“Tras Sudán y Venezuela, cerca de 400.000 personas colombianas solicitaron asilo en 2024 en muchos países del mundo, lo que da una idea de la persistencia de la violencia y del movimiento de la gente por defender su vida” se lee en el prólogo escrito por Carlos Martín Beristain, Excomisionado de la Comisión de Esclarecimiento de la Verdad de Colombia para el informe “Exilio: Un viaje entre el desarraigo y la esperanza” publicado por ACNUR Colombia (Alto Comisionado de las Naciones Unidas para los Refugiados).

Dicho informe revela una serie de cifras que corresponden a la situación migratoria de colombianos en el mundo debido a la violencia del país. “Hay 29.091 personas víctimas del conflicto armado y la violencia incluidas en el Registro Único de Víctimas (RUV), bajo la categoría de víctimas en el exterior,” se lee. “Estas personas declararon ante la Unidad para la Atención y Reparación Integral a las Víctimas (UARIV) que, mientras vivían en el país fueron víctimas de hechos tales como desplazamiento forzado (23.874 personas, 55%), amenaza (14.749 personas, 34%), homicidio de algún familiar (3.725 personas, 8%), pérdida de bienes muebles e inmuebles (1.332 personas, 3%), por mencionar aquellos hechos victimizantes con los índices más altos reportados en el RUV. La UARIV reporta los 20 países que albergan el mayor número de colombianos exiliados y víctimas en el exterior.”
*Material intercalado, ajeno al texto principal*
--- config.mk ---
export PLATFORM = sky130hd
export DESIGN_NAME = trisc_ctrl_seq
export DESIGN_NICKNAME = d
export VERILOG_FILES = /design/src/rtl/trisc_ctrl_seq.sv
export SDC_FILE = /design/constraint.sdc
export NUM_CORES = 1
export LEC_CHECK = 0
export ABC_AREA = 1
export CAP_MARGIN = 20
export CORE_MARGIN = 8
export CORE_UTILIZATION = 43
export CTS_CLUSTER_DIAMETER = 120
export CTS_CLUSTER_SIZE = 10
export DETAILED_ROUTE_END_ITERATION = 16
export PLACE_DENSITY_LB_ADDON = 0.1
export RECOVER_POWER = 100
export SLEW_MARGIN = 20
export SYNTH_ARGS = -nofsm -noshare
export SYNTH_HDL_FRONTEND = slang
export SYNTH_SLANG_ARGS = --single-unit
--- constraint.sdc ---
create_clock -name CLK -period 1.7 [get_ports CLK]
set_clock_uncertainty 0.05 [all_clocks]
set_input_delay 0.255 -clock CLK [delete_from_list [all_inputs] [get_ports CLK]]
set_output_delay 0.255 -clock CLK [all_outputs]
set_load 0.005 [all_outputs]
--- src/rtl/trisc_ctrl_seq.sv ---
// trisc_ctrl_seq: one-hot T-state ring with registered instruction decode, jump resolution and halt/resume
module trisc_ctrl_seq #(
    parameter int IW    = 8,
    parameter int NT    = 6,
    parameter int FETCH = 3
) (
    input  logic          CLK,
    input  logic          RST,
    input  logic          EN,
    input  logic [IW-1:0] IR,
    input  logic          ZF,
    input  logic          NF,
    input  logic          RUN,
    output logic [NT-1:0] T,
    output logic [10:0]   ID,
    output logic          ILL,
    output logic          JMP_TAKEN,
    output logic          HALTED
);
    logic [3:0]    op;
    logic [10:0]   dec_id;
    logic          jmp_res;
    logic [NT-1:0] t_q, t_d;
    logic [10:0]   id_q, id_d;
    logic          ill_q, ill_d;
    logic          jt_q, jt_d;
    logic          halted_q, halted_d;

    assign op = IR[IW-1:IW-4];

    if (IW > 4) begin : g_unused
        logic unused_ir;
        assign unused_ir = ^IR[IW-5:0];
    end

    // One-hot decode of the opcode; undefined opcodes decode to all zeros
    always_comb begin
        dec_id = '0;
        case (op)
            4'h0: dec_id[0] = 1'b1;
            4'h1: dec_id[1] = 1'b1;
            4'h2: dec_id[2] = 1'b1;
            4'h3: dec_id[3] = 1'b1;
            4'h4: dec_id[4] = 1'b1;
            4'h6: dec_id[5] = 1'b1;
            4'h7: dec_id[6] = 1'b1;
            4'h8: dec_id[7] = 1'b1;
            4'hC: dec_id[8] = 1'b1;
            4'h9: dec_id[9] = 1'b1;
            4'hF: dec_id[10] = 1'b1;
            default: dec_id = '0;
        endcase
    end

    assign jmp_res = dec_id[7] | (dec_id[8] & ZF) | (dec_id[9] & NF);

    // Next state: resume while halted, freeze on HLT in the first execute state, otherwise rotate the ring
    always_comb begin
        t_d      = t_q;
        id_d     = id_q;
        ill_d    = ill_q;
        jt_d     = jt_q;
        halted_d = halted_q;
        if (EN) begin
            if (halted_q) begin
                if (RUN) begin
                    t_d      = NT'(1);
                    id_d     = '0;
                    ill_d    = 1'b0;
                    jt_d     = 1'b0;
                    halted_d = 1'b0;
                end
            end else if (t_q[FETCH] && id_q[10]) begin
                halted_d = 1'b1;
            end else begin
                t_d = {t_q[NT-2:0], t_q[NT-1]};
                if (t_q[FETCH-1]) begin
                    id_d  = dec_id;
                    ill_d = ~|dec_id;
                    jt_d  = jmp_res;
                end else if (t_q[NT-1]) begin
                    id_d  = '0;
                    ill_d = 1'b0;
                    jt_d  = 1'b0;
                end
            end
        end
    end

    // State registers with asynchronous reset to T0 and cleared decode
    always_ff @(posedge CLK or posedge RST) begin
        if (RST) begin
            t_q      <= NT'(1);
            id_q     <= '0;
            ill_q    <= 1'b0;
            jt_q     <= 1'b0;
            halted_q <= 1'b0;
        end else begin
            t_q      <= t_d;
            id_q     <= id_d;
            ill_q    <= ill_d;
            jt_q     <= jt_d;
            halted_q <= halted_d;
        end
    end

    assign T         = t_q;
    assign ID        = id_q;
    assign ILL       = ill_q;
    assign JMP_TAKEN = jt_q;
    assign HALTED    = halted_q;
endmodule

==> out/results.tsv <==
metric	value	unit
clk_lat worst skew	290	ps
clk slew on worst S/H paths	110	ps
Die X	63.2	um
Final WS setup	55.4	ps
CP delay by family, top	flip-flops	
GRT met1 Usage	0.128	
Port Buffers	29	
WP buf/inv	1	
crit path DAT	1340	ps
CP Capture Type	primary output	
LEAKAGE	0.701	nW
# IOs	34	
stages on the worst setup path	1	
placed cell areas	1290	um2
row cnt	17	
Root Buffer	clkbuf_4	
worst reg2reg setup slack	200	ps
synthesis warning total	0	
routability-driven placement congestion ratio	0.821	
peak supply drop	0.536	mV
Setup WS pre-CTS	130	ps
routed wire length per instance	12.2	um
Critical Path RT	1390	ps
routed vias/inst	4.76	
critical path class	flip-flop to primary output	
via count	866	
DRC	0	
final instance area	1300	um2
CP peak stage delay	550	ps
Initial Utilization	0.446	
setup violators final	0	
maximum net fanout on the critical path	3	
hold buffer count at CTS	0	
Fmax achieved	0.608	GHz
Slowest-stage cell, CP	dfstp_2	
initial antenna violation count	0	
fin nets	169	
r2r startpoint	HALTED	
crit-path cells	clkdlybuf4s50_1	
endpoints failing hold	0	
grt met3 use	0.0424	
clock sink count	20	
Mapped Cells	119	
initial DRC count	25	
CTS tree	built	
Post-Synthesis Net Count	133	
worst min-delay path class	flip-flop to flip-flop	
outcome	finished clean	
HPWL Detailed	1740	um
mapped cell area	957	um2
share of post-route cells with drive strength above 1	0.0584	
CORE AREA	2150	um2
Tot GR Track Use	0.113	
P&R area growth vs syn	35.9	%
Die H	63.2	um
Power Density	774	nW/um2
r2r endpoint	JMP_TAKEN	
Hold Crit Start	ILL	
die area	3990	um2
max-cap violations	0	
number of global-route vias before repair	875	
diodes inserted	0	
Num CTS Buffers	3	
1st-pass router iterations	4	
WL final	2210	um
number of routed nets with antenna violations	0	
Slew Viols, Final	0	
Slew @ Worst Pin	1060	ps
Final Cycle Share	0.967	
global route hottest layer	met2	
type of origin of the critical path	flip-flop	
# fillers	211	
Max-slew headroom	0.296	
syn avg cell area	8.04	um2
FF+latch count, synth	20	
Overflow after GRT	0	
largest net degree at the start of global routing	21	
CTS max path bufs	2	
RSZ-0062 raised after global routing	false	
register area share after synthesis	0.524	
TNS Setup	0	ps
post-synth cell types	18	
number of H-tree levels	1	
CP Launch Point	T[0]	
first-pass GRT wire length	3750	um
clock period minus worst slack	1640	ps
met2 usage	0.191	
Reg2Reg Depth	6	
Setup crit end	T[0]	
routing by layer:
metal | up-vias | part of all wire
met5 | - | 0
met4 | 0 | 0.0081
met3 | 2 | 0.066
met2 | 23 | 0.47
met1 | 398 | 0.46
li1 | 443 | -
La metodología usada para la realización de gran parte del informe, fue a través de la implementación de 38 entrevistas (11 individuales y 27 grupales) diseñada por el
equipo de ACNUR en Colombia y aplicadas por funcionarios de la misma entidad en Argentina, Brasil, Canadá, Chile, Costa Rica, España, Ecuador, Francia, México, Panamá, Paraguay y Suiza.
“El objetivo principal de consulta era conocer y actualizar la información sobre la situación de la población colombiana exiliada y víctima que se encuentra en el exterior, en relación con: percepción sobre la situación actual del país, acceso a derechos en el marco de la Ley 1448 de 2011 (concerniente a ayuda humanitaria, atención, asistencia y reparación de las víctimas), expectativas en relación con la reparación a sus derechos y posible intención de retorno”, se lee en el informe. Éste, documentó que 393.000 personas presentaron solicitudes formales de asilo entre enero y diciembre de 2024, la cifra más alta registrada para la población colombiana en los últimos 18 años.
“El dolor se relativiza porque comprendes que el exilio es un derecho humano. El sufrimiento y angustia que tienen los familiares y compatriotas es injusto por derecho. ¡Querer hacer lo mejor no solo por ti, sino por aquellos que representas y no pudieron salir a encontrar soluciones”, dijo una de las personas entrevistadas en Francia, el 31 de enero de 2025.
Respecto a la idea de retornar, las respuestas demuestran un fuerte desinterés por regresar a Colombia. “En los 26 grupos focales se expresó que, debido a que persisten violaciones de derechos humanos y afectaciones en el marco del conflicto armado y la violencia, el país no ofrece garantías de seguridad y de no repetición para un eventual retorno. Las personas tienen temor de ser revictimizadas”.
“Tengo sueños de volver. Me encantaría volver a subirme a un árbol de mangos y tocar la tierra de la finca, pero todavía está el peligro”, señaló una persona entrevistada en Argentina, el 14 de noviembre de 2024.
Lo que deja entrever este informe, es que aunque necesario, es insuficiente para conocer la situación actual de los colombianos que solicitan asilo en otros países. Por lo que se hace indispensable fortalecer las herramientas de registro de información y caracterización de las personas exiliadas, con el objetivo de responder a las condiciones específicas con enfoque de género, edad y diversidad. “Esto permitirá la adecuación de las políticas públicas para la atención integral a esta población, acceso a la justicia y garantías de no repetición”, concluye el informe.